Dataset items
<file path="config.mk">
export PLATFORM = sky130hd
export DESIGN_NAME = tmr_timer16
export DESIGN_NICKNAME = d
export VERILOG_FILES = /design/src/common/tmr_pkg.sv /design/src/logic/tmr_prescaler.sv /design/src/logic/tmr_out_unit.sv /design/src/logic/tmr_timer16.sv
export SDC_FILE = /design/constraint.sdc
export NUM_CORES = 1
export LEC_CHECK = 0
export CELL_PAD_IN_SITES_DETAIL_PLACEMENT = 0
export CELL_PAD_IN_SITES_GLOBAL_PLACEMENT = 1
export CORE_AREA = 2 2 144 132
export CTS_CLUSTER_SIZE = 16
export DETAILED_ROUTE_END_ITERATION = 8
export DIE_AREA = 0 0 146 134
export DONT_BUFFER_PORTS = 1
export PLACE_DENSITY = 0.81
export SLEW_MARGIN = 40
export SYNTH_ARGS = -nofsm -noshare
export SYNTH_HDL_FRONTEND = slang
export SYNTH_SLANG_ARGS = --single-unit
</file>
<file path="constraint.sdc">
create_clock -name clk_i -period 12.28 [get_ports clk_i]
set_input_delay 1.842 -clock clk_i [delete_from_list [all_inputs] [get_ports clk_i]]
set_output_delay 1.842 -clock clk_i [all_outputs]
set_load 0.01 [all_outputs]
</file>
<file path="src/common/tmr_pkg.sv">
// tmr_pkg: constants, mode codes and carrier structs for the 16-bit timer
// assumes: included before every tmr_ design file; no imports are used
package tmr_pkg;
   // ------------------------------------------------------------
   // register map (word offsets in bytes)
   // ------------------------------------------------------------
   localparam logic [3:0] ADDR_CTRL = 4'h0;
   localparam logic [3:0] ADDR_COUNT = 4'h4;
   localparam logic [3:0] ADDR_CMPA = 4'h8;
   localparam logic [3:0] ADDR_CMPB = 4'hC;
   localparam logic [4:0] ADDR_CAPT = 5'h10;
   localparam logic [4:0] ADDR_FLAGS = 5'h14;
   localparam logic [4:0] ADDR_LAST = 5'h14;
   // ------------------------------------------------------------
   // control field positions
   // ------------------------------------------------------------
   localparam int CTRL_MODE_LSB = 0;
   localparam int CTRL_ACTA_LSB = 4;
   localparam int CTRL_ACTB_LSB = 6;
   localparam int CTRL_PRE_LSB = 8;
   localparam int CTRL_DIRA_BIT = 11;
   localparam int CTRL_DIRB_BIT = 12;
   localparam int CTRL_FORCEA_BIT = 13;
   localparam int CTRL_FORCEB_BIT = 14;
   localparam logic [31:0] CTRL_RESET = 32'h0000_0000;
   // ------------------------------------------------------------
   // flag positions
   // ------------------------------------------------------------
   localparam int FLAG_OVF_BIT = 0;
   localparam int FLAG_CMPA_BIT = 1;
   localparam int FLAG_CMPB_BIT = 2;
   localparam int FLAG_CAPT_BIT = 3;
   // ------------------------------------------------------------
   // counter values
   // ------------------------------------------------------------
   localparam logic [15:0] CNT_BOTTOM = 16'h0000;
   localparam logic [15:0] CNT_MAX = 16'hFFFF;
   localparam logic [15:0] TOP_8BIT = 16'h00FF;
   localparam logic [15:0] TOP_9BIT = 16'h01FF;
   localparam logic [15:0] TOP_10BIT = 16'h03FF;
   // ------------------------------------------------------------
   // prescaler divides
   // ------------------------------------------------------------
   localparam logic [10:0] DIV_8 = 11'h008;
   localparam logic [10:0] DIV_64 = 11'h040;
   localparam logic [10:0] DIV_256 = 11'h100;
   localparam logic [10:0] DIV_1024 = 11'h400;
   // ------------------------------------------------------------
   // types
   // ------------------------------------------------------------
   typedef enum logic [3:0] {
      WGM_NORMAL = 4'b0000,
      WGM_CTC_CMPA = 4'b0100,
      WGM_FAST8 = 4'b0101,
      WGM_FAST9 = 4'b0110,
      WGM_FAST10 = 4'b0111,
      WGM_CTC_CAPT = 4'b1100,
      WGM_FAST_CAPT = 4'b1110,
      WGM_FAST_CMPA = 4'b1111
   } tmr_wgm_e;
   typedef enum logic [1:0] {
      ACT_NONE = 2'b00,
      ACT_TOGGLE = 2'b01,
      ACT_CLEAR = 2'b10,
      ACT_SET = 2'b11
   } tmr_act_e;
   typedef enum logic [2:0] {
      PRE_STOP = 3'b000,
      PRE_DIV1 = 3'b001,
      PRE_DIV8 = 3'b010,
      PRE_DIV64 = 3'b011,
      PRE_DIV256 = 3'b100,
      PRE_DIV1024 = 3'b101
   } tmr_pre_e;
   typedef struct packed {
      logic [3:0] waveform_mode_select;
      logic [1:0] compare_a_output_action;
      logic [1:0] compare_b_output_action;
      logic [2:0] prescale;
      logic dir_a;
      logic dir_b;
   } tmr_ctrl_s;
   typedef struct packed {
      logic at_top;
      logic at_wrap;
      logic fast_pwm;
      logic fixed_top;
      logic [15:0] top;
   } tmr_tim_s;
endpackage : tmr_pkg

</file>
<file path="src/logic/tmr_prescaler.sv">
// tmr_prescaler: turns the I/O clock into timer ticks
// assumes: one clock, synchronous reset, select from a register
`timescale 1ns/1ps
module tmr_prescaler (
   input wire logic clk_i,
   input wire logic rst_i,
   input wire logic [2:0] sel_i,
   output logic tick_o
);
   logic [10:0] div_reg;
   logic [10:0] div_next;
   logic [10:0] limit;

   // ------------------------------------------------------------
   // divide selection
   // ------------------------------------------------------------
   assign limit = (sel_i == tmr_pkg::PRE_DIV8) ? tmr_pkg::DIV_8 :
                  (sel_i == tmr_pkg::PRE_DIV64) ? tmr_pkg::DIV_64 :
                  (sel_i == tmr_pkg::PRE_DIV256) ? tmr_pkg::DIV_256 :
                  (sel_i == tmr_pkg::PRE_DIV1024) ? tmr_pkg::DIV_1024 : 11'h001;
   assign div_next = (div_reg + 11'h001 >= limit) ? 11'h000 : div_reg + 11'h001;
   assign tick_o = (sel_i == tmr_pkg::PRE_DIV1) ||
                   ((sel_i >= tmr_pkg::PRE_DIV8) && (sel_i <= tmr_pkg::PRE_DIV1024) &&
                    (div_reg + 11'h001 >= limit));

   always_ff @(posedge clk_i) begin
      if (rst_i || sel_i == tmr_pkg::PRE_STOP) begin
         div_reg <= 11'h000;
      end else begin
         div_reg <= div_next;
      end
   end
endmodule : tmr_prescaler

</file>
<file path="src/logic/tmr_out_unit.sv">
// tmr_out_unit: one compare output latch and pin driver
// assumes: match and timing strobes come from tmr_timer16 on the same clock
`timescale 1ns/1ps
module tmr_out_unit (
   input wire logic clk_i,
   input wire logic rst_i,
   input wire logic tick_i,
   input wire logic match_i,
   input wire logic force_i,
   input wire logic [1:0] action_i,
   input wire logic dir_i,
   input wire tmr_pkg::tmr_tim_s tim_i,
   output logic pin_o,
   output logic pin_oe_o,
   output logic state_o
);
   logic oc_reg;
   logic oc_next;
   logic nonpwm_next;
   logic pwm_next;

   // ------------------------------------------------------------
   // action decode
   // ------------------------------------------------------------
   assign nonpwm_next = (action_i == tmr_pkg::ACT_TOGGLE) ? ~oc_reg :
                        (action_i == tmr_pkg::ACT_CLEAR) ? 1'b0 :
                        (action_i == tmr_pkg::ACT_SET) ? 1'b1 : oc_reg;
   // top-to-bottom restores polarity unless match at top holds it
   assign pwm_next = (match_i && !tim_i.at_top) ? (action_i == tmr_pkg::ACT_CLEAR) :
                     (tim_i.at_top && !match_i) ? (action_i == tmr_pkg::ACT_SET) :
                     (tim_i.at_top && match_i) ? (action_i == tmr_pkg::ACT_CLEAR) : oc_reg;
   // toggle in fast pwm only with compare a as top
   assign oc_next = (!tim_i.fast_pwm) ? (match_i ? nonpwm_next : oc_reg) :
                    (action_i[1]) ? pwm_next :
                    (action_i == tmr_pkg::ACT_TOGGLE && !tim_i.fixed_top && match_i) ? ~oc_reg : oc_reg;

   always_ff @(posedge clk_i) begin
      if (rst_i) begin
         oc_reg <= 1'b0;
      end else if (force_i && !tim_i.fast_pwm) begin
         oc_reg <= nonpwm_next;
      end else if (tick_i) begin
         oc_reg <= oc_next;
      end
   end

   // pin always shows latch; direction drives only the output enable
   assign pin_o = oc_reg;
   assign pin_oe_o = dir_i;
   assign state_o = oc_reg;
endmodule : tmr_out_unit

</file>
<file path="src/logic/tmr_timer16.sv">
// tmr_timer16: 16-bit timer with normal, clear-on-match and fast pwm modes
// assumes: classic wishbone slave on clk_i, synchronous active high reset
`timescale 1ns/1ps
module tmr_timer16 (
   input wire logic clk_i,
   input wire logic rst_i,
   input wire logic cyc_i,
   input wire logic stb_i,
   input wire logic we_i,
   input wire logic [4:0] adr_i,
   input wire logic [3:0] sel_i,
   input wire logic [31:0] dat_i,
   output logic [31:0] dat_o,
   output logic ack_o,
   output logic err_o,
   output logic compare_a_output_pin_o,
   output logic compare_a_output_pin_oe_o,
   output logic compare_b_output_pin_o,
   output logic compare_b_output_pin_oe_o
);
   // ------------------------------------------------------------
   // state
   // ------------------------------------------------------------
   logic [31:0] ctrl_reg;
   logic [15:0] counter_value_reg;
   logic [15:0] counter_value_next;
   logic [15:0] cmpa_active_reg;
   logic [15:0] cmpa_buf_reg;
   logic [15:0] cmpb_reg;
   logic [15:0] capture_value_reg;
   logic overflow_flag_reg;
   logic compare_a_flag_reg;
   logic compare_b_flag_reg;
   logic capture_flag_reg;
   logic block_reg;
   logic ack_reg;
   logic err_reg;
   logic [31:0] dat_reg;
   logic [31:0] rd_next;

   // ------------------------------------------------------------
   // bus decode
   // ------------------------------------------------------------
   logic req;
   logic hit;
   logic wr;
   logic wr_ctrl;
   logic wr_count;
   logic wr_cmpa;
   logic wr_cmpb;
   logic wr_capt;
   logic wr_flags;
   logic [31:0] wmask;
   logic [31:0] wdat_ctrl;
   logic [15:0] wdat_count;
   logic [15:0] wdat_cmpa;
   logic [15:0] wdat_cmpb;
   logic [15:0] wdat_capt;
   logic [15:0] res_mask;

   assign req = cyc_i && stb_i && !ack_reg && !err_reg;
   assign hit = (adr_i[1:0] == 2'b00) && (adr_i <= tmr_pkg::ADDR_LAST);
   // write lands at the edge where the master samples ack high
   assign wr = cyc_i && stb_i && ack_reg && hit && we_i;
   assign wr_ctrl = wr && (adr_i == {1'b0, tmr_pkg::ADDR_CTRL});
   assign wr_count = wr && (adr_i == {1'b0, tmr_pkg::ADDR_COUNT});
   assign wr_cmpa = wr && (adr_i == {1'b0, tmr_pkg::ADDR_CMPA});
   assign wr_cmpb = wr && (adr_i == {1'b0, tmr_pkg::ADDR_CMPB});
   assign wr_capt = wr && (adr_i == tmr_pkg::ADDR_CAPT);
   assign wr_flags = wr && (adr_i == tmr_pkg::ADDR_FLAGS);
   assign wmask = {{8{sel_i[3]}}, {8{sel_i[2]}}, {8{sel_i[1]}}, {8{sel_i[0]}}};
   assign wdat_ctrl = (ctrl_reg & ~wmask) | (dat_i & wmask);
   assign wdat_count = (counter_value_reg & ~wmask[15:0]) | (dat_i[15:0] & wmask[15:0]);
   assign wdat_cmpa = ((cmpa_buf_reg & ~wmask[15:0]) | (dat_i[15:0] & wmask[15:0])) & res_mask;
   assign wdat_cmpb = ((cmpb_reg & ~wmask[15:0]) | (dat_i[15:0] & wmask[15:0])) & res_mask;
   assign wdat_capt = (capture_value_reg & ~wmask[15:0]) | (dat_i[15:0] & wmask[15:0]);

   // ------------------------------------------------------------
   // control fields
   // ------------------------------------------------------------
   tmr_pkg::tmr_ctrl_s ctrl;
   tmr_pkg::tmr_wgm_e mode;

   assign ctrl.waveform_mode_select = ctrl_reg[tmr_pkg::CTRL_MODE_LSB +: 4];
   assign ctrl.compare_a_output_action = ctrl_reg[tmr_pkg::CTRL_ACTA_LSB +: 2];
   assign ctrl.compare_b_output_action = ctrl_reg[tmr_pkg::CTRL_ACTB_LSB +: 2];
   assign ctrl.prescale = ctrl_reg[tmr_pkg::CTRL_PRE_LSB +: 3];
   assign ctrl.dir_a = ctrl_reg[tmr_pkg::CTRL_DIRA_BIT];
   assign ctrl.dir_b = ctrl_reg[tmr_pkg::CTRL_DIRB_BIT];
   assign mode = tmr_pkg::tmr_wgm_e'(ctrl.waveform_mode_select);

   // ------------------------------------------------------------
   // top selection
   // ------------------------------------------------------------
   logic is_fast;
   logic is_ctc;
   logic top_is_cmpa;
   logic top_is_capt;
   logic [15:0] top_val;
   logic tick;
   tmr_pkg::tmr_tim_s tim;

   assign is_fast = (mode == tmr_pkg::WGM_FAST8) || (mode == tmr_pkg::WGM_FAST9) ||
                    (mode == tmr_pkg::WGM_FAST10) || (mode == tmr_pkg::WGM_FAST_CAPT) ||
                    (mode == tmr_pkg::WGM_FAST_CMPA);
   assign is_ctc = (mode == tmr_pkg::WGM_CTC_CMPA) || (mode == tmr_pkg::WGM_CTC_CAPT);
   assign top_is_cmpa = (mode == tmr_pkg::WGM_CTC_CMPA) || (mode == tmr_pkg::WGM_FAST_CMPA);
   assign top_is_capt = (mode == tmr_pkg::WGM_CTC_CAPT) || (mode == tmr_pkg::WGM_FAST_CAPT);
   assign top_val = (mode == tmr_pkg::WGM_FAST8) ? tmr_pkg::TOP_8BIT :
                    (mode == tmr_pkg::WGM_FAST9) ? tmr_pkg::TOP_9BIT :
                    (mode == tmr_pkg::WGM_FAST10) ? tmr_pkg::TOP_10BIT :
                    top_is_cmpa ? cmpa_active_reg :
                    top_is_capt ? capture_value_reg : tmr_pkg::CNT_MAX;
   assign res_mask = (mode == tmr_pkg::WGM_FAST8) ? tmr_pkg::TOP_8BIT :
                     (mode == tmr_pkg::WGM_FAST9) ? tmr_pkg::TOP_9BIT :
                     (mode == tmr_pkg::WGM_FAST10) ? tmr_pkg::TOP_10BIT : tmr_pkg::CNT_MAX;

   // ------------------------------------------------------------
   // match detection
   // ------------------------------------------------------------
   logic at_top;
   logic at_max;
   logic match_a;
   logic match_b;
   logic clear_cnt;
   logic ovf_set;
   logic cmpa_set;
   logic capt_set;
   logic force_a;
   logic force_b;
   logic force_a_reg;
   logic force_b_reg;

   // exact equality only: a top below the count is missed
   assign at_top = (counter_value_reg == top_val) && !block_reg && (is_fast || is_ctc);
   assign at_max = (counter_value_reg == tmr_pkg::CNT_MAX);
   assign match_a = (counter_value_reg == cmpa_active_reg) && !block_reg;
   assign match_b = (counter_value_reg == cmpb_reg) && !block_reg;
   assign clear_cnt = at_top;
   // overflow at wrap in normal/ctc, at top in fast pwm
   assign ovf_set = tick && (is_fast ? at_top : at_max);
   assign cmpa_set = tick && match_a;
   assign capt_set = tick && top_is_capt && at_top;
   assign force_a = wr_ctrl && sel_i[1] && dat_i[tmr_pkg::CTRL_FORCEA_BIT];
   assign force_b = wr_ctrl && sel_i[1] && dat_i[tmr_pkg::CTRL_FORCEB_BIT];

   assign tim.at_top = at_top;
   assign tim.at_wrap = at_max;
   assign tim.fast_pwm = is_fast;
   assign tim.fixed_top = (mode != tmr_pkg::WGM_FAST_CMPA);
   assign tim.top = top_val;

   assign counter_value_next = clear_cnt ? tmr_pkg::CNT_BOTTOM : counter_value_reg + 16'h0001;

   // ------------------------------------------------------------
   // read mux
   // ------------------------------------------------------------
   assign rd_next = (adr_i == {1'b0, tmr_pkg::ADDR_CTRL}) ? ctrl_reg :
                    (adr_i == {1'b0, tmr_pkg::ADDR_COUNT}) ? {16'h0000, counter_value_reg} :
                    (adr_i == {1'b0, tmr_pkg::ADDR_CMPA}) ? {16'h0000, cmpa_buf_reg} :
                    (adr_i == {1'b0, tmr_pkg::ADDR_CMPB}) ? {16'h0000, cmpb_reg} :
                    (adr_i == tmr_pkg::ADDR_CAPT) ? {16'h0000, capture_value_reg} :
                    {28'h0000000, capture_flag_reg, compare_b_flag_reg, compare_a_flag_reg,
                     overflow_flag_reg};

   // ------------------------------------------------------------
   // submodules
   // ------------------------------------------------------------
   tmr_prescaler u_pre (
      .clk_i(clk_i),
      .rst_i(rst_i),
      .sel_i(ctrl.prescale),
      .tick_o(tick)
   );

   tmr_out_unit u_out_a (
      .clk_i(clk_i),
      .rst_i(rst_i),
      .tick_i(tick),
      .match_i(match_a),
      .force_i(force_a_reg),
      .action_i(ctrl.compare_a_output_action),
      .dir_i(ctrl.dir_a),
      .tim_i(tim),
      .pin_o(compare_a_output_pin_o),
      .pin_oe_o(compare_a_output_pin_oe_o),
      .state_o()
   );

   tmr_out_unit u_out_b (
      .clk_i(clk_i),
      .rst_i(rst_i),
      .tick_i(tick),
      .match_i(match_b),
      .force_i(force_b_reg),
      .action_i(ctrl.compare_b_output_action),
      .dir_i(ctrl.dir_b),
      .tim_i(tim),
      .pin_o(compare_b_output_pin_o),
      .pin_oe_o(compare_b_output_pin_oe_o),
      .state_o()
   );

   // ------------------------------------------------------------
   // counter and blocking
   // ------------------------------------------------------------
   always_ff @(posedge clk_i) begin
      if (rst_i) begin
         counter_value_reg <= tmr_pkg::CNT_BOTTOM;
      end else if (wr_count) begin
         counter_value_reg <= wdat_count;
      end else if (tick) begin
         counter_value_reg <= counter_value_next;
      end
   end

   // a counter write blocks matches until one tick has passed
   always_ff @(posedge clk_i) begin
      if (rst_i) begin
         block_reg <= 1'b0;
      end else if (wr_count) begin
         block_reg <= 1'b1;
      end else if (tick) begin
         block_reg <= 1'b0;
      end
   end

   // force strobe waits a cycle so the newly written action applies
   always_ff @(posedge clk_i) begin
      if (rst_i) begin
         force_a_reg <= 1'b0;
         force_b_reg <= 1'b0;
      end else begin
         force_a_reg <= force_a;
         force_b_reg <= force_b;
      end
   end

   // ------------------------------------------------------------
   // control and compare registers
   // ------------------------------------------------------------
   always_ff @(posedge clk_i) begin
      if (rst_i) begin
         ctrl_reg <= tmr_pkg::CTRL_RESET;
      end else if (wr_ctrl) begin
         ctrl_reg <= wdat_ctrl & 32'h0000_1FFF;
      end
   end

   always_ff @(posedge clk_i) begin
      if (rst_i) begin
         cmpa_buf_reg <= tmr_pkg::CNT_BOTTOM;
         cmpb_reg <= tmr_pkg::CNT_BOTTOM;
         capture_value_reg <= tmr_pkg::CNT_BOTTOM;
      end else begin
         if (wr_cmpa) begin
            cmpa_buf_reg <= wdat_cmpa;
         end
         if (wr_cmpb) begin
            cmpb_reg <= wdat_cmpb;
         end
         if (wr_capt) begin
            capture_value_reg <= wdat_capt;
         end
      end
   end

   // buffered in fast pwm, direct otherwise
   always_ff @(posedge clk_i) begin
      if (rst_i) begin
         cmpa_active_reg <= tmr_pkg::CNT_BOTTOM;
      end else if (!is_fast && wr_cmpa) begin
         cmpa_active_reg <= wdat_cmpa;
      end else if (!is_fast) begin
         cmpa_active_reg <= cmpa_buf_reg;
      end else if (tick && at_top) begin
         cmpa_active_reg <= cmpa_buf_reg;
      end
   end

   // ------------------------------------------------------------
   // flags: hardware set wins over write-one-to-clear
   // ------------------------------------------------------------
   always_ff @(posedge clk_i) begin
      if (rst_i) begin
         overflow_flag_reg <= 1'b0;
         compare_a_flag_reg <= 1'b0;
         compare_b_flag_reg <= 1'b0;
         capture_flag_reg <= 1'b0;
      end else begin
         overflow_flag_reg <= ovf_set | (overflow_flag_reg &
                              ~(wr_flags && sel_i[0] && dat_i[tmr_pkg::FLAG_OVF_BIT]));
         compare_a_flag_reg <= cmpa_set | (compare_a_flag_reg &
                               ~(wr_flags && sel_i[0] && dat_i[tmr_pkg::FLAG_CMPA_BIT]));
         compare_b_flag_reg <= (tick && match_b) | (compare_b_flag_reg &
                               ~(wr_flags && sel_i[0] && dat_i[tmr_pkg::FLAG_CMPB_BIT]));
         capture_flag_reg <= capt_set | (capture_flag_reg &
                             ~(wr_flags && sel_i[0] && dat_i[tmr_pkg::FLAG_CAPT_BIT]));
      end
   end

   // ------------------------------------------------------------
   // wishbone answer
   // ------------------------------------------------------------
   always_ff @(posedge clk_i) begin
      if (rst_i) begin
         ack_reg <= 1'b0;
         err_reg <= 1'b0;
         dat_reg <= 32'h0000_0000;
      end else begin
         ack_reg <= req && hit;
         err_reg <= req && !hit;
         if (req && hit && !we_i) begin
            dat_reg <= rd_next;
         end
      end
   end

   assign ack_o = ack_reg;
   assign err_o = err_reg;
   assign dat_o = dat_reg;
endmodule : tmr_timer16

</file>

* _Instructions to follow_
Copy out each line from the preceding entries that mentions the word "latch".

* _Exercise answer_
// tmr_out_unit: one compare output latch and pin driver
   // pin always shows latch; direction drives only the output enable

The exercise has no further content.